Progressive Delivery Strategies

Progressive delivery = deploy to a subset of users, observe, gradually expand. The opposite of big-bang releases. Strategies: rolling update, canary, blue-green, A/B, feature flags, shadow. Pick the right one for the risk.

The strategies at a glance

Strategy	Traffic split	Rollback speed	Complexity	Best for
Recreate	0/100 → 100/0	Slow (full restart)	Low	Dev only
Rolling update	Gradual	Slow (drain)	Low	Stateless services
Canary	1% → 5% → 25% → 100%	Fast (route back)	Medium	Risky changes
Blue-green	0/100 → 100/0 (atomic)	Instant (route back)	Medium	Schema changes
A/B	Header-based split	Fast (route back)	Medium-High	UX experiments
Shadow	100% (live) + 100% (canary, no response)	N/A (no impact)	High	Performance testing
Feature flags	100% (with code toggle)	Instant (toggle)	Low-Medium	Continuous deploy

1. Recreate

spec:
  strategy:
    type: Recreate

Kill all old pods. Start all new. Downtime. Dev only.

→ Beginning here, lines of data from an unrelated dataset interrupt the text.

$ cat src/rtl/udp_pkg.sv
// Shared constants and state encoding for the UDP transmit framer.
// Packet geometry follows the receive-side parser layout.
package udp_pkg;

  localparam int unsigned PKT_BEATS   = 63;
  localparam int unsigned DATA_W      = 256;
  localparam int unsigned WORD_W      = 32;
  localparam int unsigned OP_W        = 16;
  localparam int unsigned OPCODE_LSB  = 160;
  localparam int unsigned FIRST_WORDS = 5;
  localparam int unsigned TAIL_LSB    = 128;
  localparam int unsigned CNT_W       = 6;

  localparam int unsigned CARRY_W   = (8 - FIRST_WORDS) * WORD_W;
  localparam int unsigned CARRY_LSB = FIRST_WORDS * WORD_W;
  localparam int unsigned BODY_LAST = PKT_BEATS - 3;

  localparam logic [DATA_W-1:0] HEADER = '0;

  typedef enum logic [2:0] {
    IDLE,
    HDR,
    FIRST,
    BODY,
    TAIL
  } tx_state_e;

endpackage

$ cat src/rtl/udp_tx_gearbox.sv
// Carry buffer and lane mux that realigns payload words
// around the 5-word first beat.
module udp_tx_gearbox
  import udp_pkg::*;
(
  input  logic              clk,
  input  logic              reset,
  input  tx_state_e         state,
  input  logic              step,
  input  logic [OP_W-1:0]   op,
  input  logic [DATA_W-1:0] in_data,
  output logic [DATA_W-1:0] beat
);

  logic [CARRY_W-1:0] carry;

  always_comb begin
    beat = HEADER;
    unique case (state)
      FIRST: begin
        beat = '0;
        beat[OPCODE_LSB +: OP_W] = op;
        beat[CARRY_LSB-1:0] = in_data[CARRY_LSB-1:0];
      end
      BODY: beat = {in_data[CARRY_LSB-1:0], carry};
      TAIL: beat = {in_data[WORD_W-1:0], carry,
                    {TAIL_LSB{1'b0}}};
      default: beat = HEADER;
    endcase
  end

  // Upper lanes spill into the next output beat.
  always_ff @(posedge clk or negedge reset) begin
    if (!reset) begin
      carry <= '0;
    end else if (step && (state == FIRST || state == BODY)) begin
      carry <= in_data[DATA_W-1 -: CARRY_W];
    end
  end

endmodule

$ cat src/rtl/udp_packet_tx.sv
// Transmit framer: one command plus 62 payload beats in,
// one 63-beat packet out with a registered output stage.
module udp_packet_tx
  import udp_pkg::*;
(
  input  logic              clk,
  input  logic              reset,
  input  logic [OP_W-1:0]   Cmd_op,
  input  logic              Cmd_valid,
  output logic              Cmd_ready,
  input  logic [DATA_W-1:0] In_data,
  input  logic              In_valid,
  output logic              In_ready,
  output logic [DATA_W-1:0] Out_data,
  output logic              Out_valid,
  input  logic              Out_ready,
  output logic              Out_last
);

  tx_state_e          state;
  tx_state_e          state_nx;
  logic [OP_W-1:0]    op;
  logic [CNT_W-1:0]   count;
  logic [DATA_W-1:0]  beat;
  logic               adv;
  logic               take;
  logic               load;

  assign adv       = !Out_valid || Out_ready;
  assign Cmd_ready = (state == IDLE);
  assign In_ready  = (state == FIRST || state == BODY ||
                      state == TAIL) && adv;
  assign take      = In_valid && In_ready;
  assign load      = (state == HDR && adv) || take;

  always_comb begin
    state_nx = state;
    unique case (state)
      IDLE:  if (Cmd_valid) state_nx = HDR;
      HDR:   if (adv) state_nx = FIRST;
      FIRST: if (take) state_nx = BODY;
      BODY:  if (take && count == CNT_W'(BODY_LAST))
               state_nx = TAIL;
      TAIL:  if (take) state_nx = IDLE;
      default: state_nx = IDLE;
    endcase
  end

  always_ff @(posedge clk or negedge reset) begin
    if (!reset) begin
      state <= IDLE;
      op    <= '0;
      count <= '0;
    end else begin
      state <= state_nx;
      if (Cmd_valid && Cmd_ready) begin
        op    <= Cmd_op;
        count <= '0;
      end else if (take) begin
        count <= count + CNT_W'(1);
      end
    end
  end

  // Output holds until accepted; a missing input beat leaves a bubble.
  always_ff @(posedge clk or negedge reset) begin
    if (!reset) begin
      Out_data  <= '0;
      Out_valid <= 1'b0;
      Out_last  <= 1'b0;
    end else if (adv) begin
      if (load) begin
        Out_data  <= beat;
        Out_valid <= 1'b1;
        Out_last  <= (state == TAIL);
      end else begin
        Out_valid <= 1'b0;
        Out_last  <= 1'b0;
      end
    end
  end

  udp_tx_gearbox u_gearbox (
    .clk     (clk),
    .reset   (reset),
    .state   (state),
    .step    (load),
    .op      (op),
    .in_data (In_data),
    .beat    (beat)
  );

endmodule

2. Rolling update (default)

spec:
  strategy:
    type: RollingUpdate
    rollingUpdate:
      maxSurge: 25%       # can have 25% more pods during rollout
      maxUnavailable: 0   # zero downtime

One at a time (or batches), replace old with new. Default in Deployments. Works for stateless services with backward-compatible changes.

Risk: mixed versions serve traffic. A new pod serves alongside an old one. If the change is breaking (e.g., schema), this can corrupt data.

Rollback: slow. kubectl rollout undo triggers another rolling update.

3. Canary

Concept: route 1-5% of traffic to the new version. If metrics are good, expand. If bad, route 0%.

# argo-rollouts canary
spec:
  strategy:
    canary:
      steps:
      - setWeight: 1      # 1% canary
      - pause: {duration: 5m}
      - setWeight: 10
      - pause: {duration: 10m}
      - setWeight: 50
      - pause: {duration: 10m}
      - setWeight: 100
      canaryService: my-app-canary
      stableService: my-app-stable

How it works: two Services, one for stable, one for canary. The Rollout controller shifts traffic (via L7 or Service weight).

When to use: risky changes (schema, infra, new dependency). You want to see real traffic impact before going full.

Pros: real users, real metrics, can stop early.

Cons: users on canary see new version, so they can have a bad experience briefly.

Rollback: fast. Just setWeight: 0.

4. Blue-green

Concept: new version deployed alongside. Switch traffic atomically. If new is bad, switch back.

spec:
  strategy:
    blueGreen:
      activeService: my-app-active
      previewService: my-app-preview
      autoPromotionEnabled: false   # manual promotion
      previewReplicaCount: 100%

Two Services:

my-app-preview → new (green) version
my-app-active → current (blue) version

Test: hit my-app-preview to test new version. Production traffic is on my-app-active.

Promote: switch my-app-active to point to green.

When to use: schema changes (e.g., DB migration), risky infra changes, instant rollback.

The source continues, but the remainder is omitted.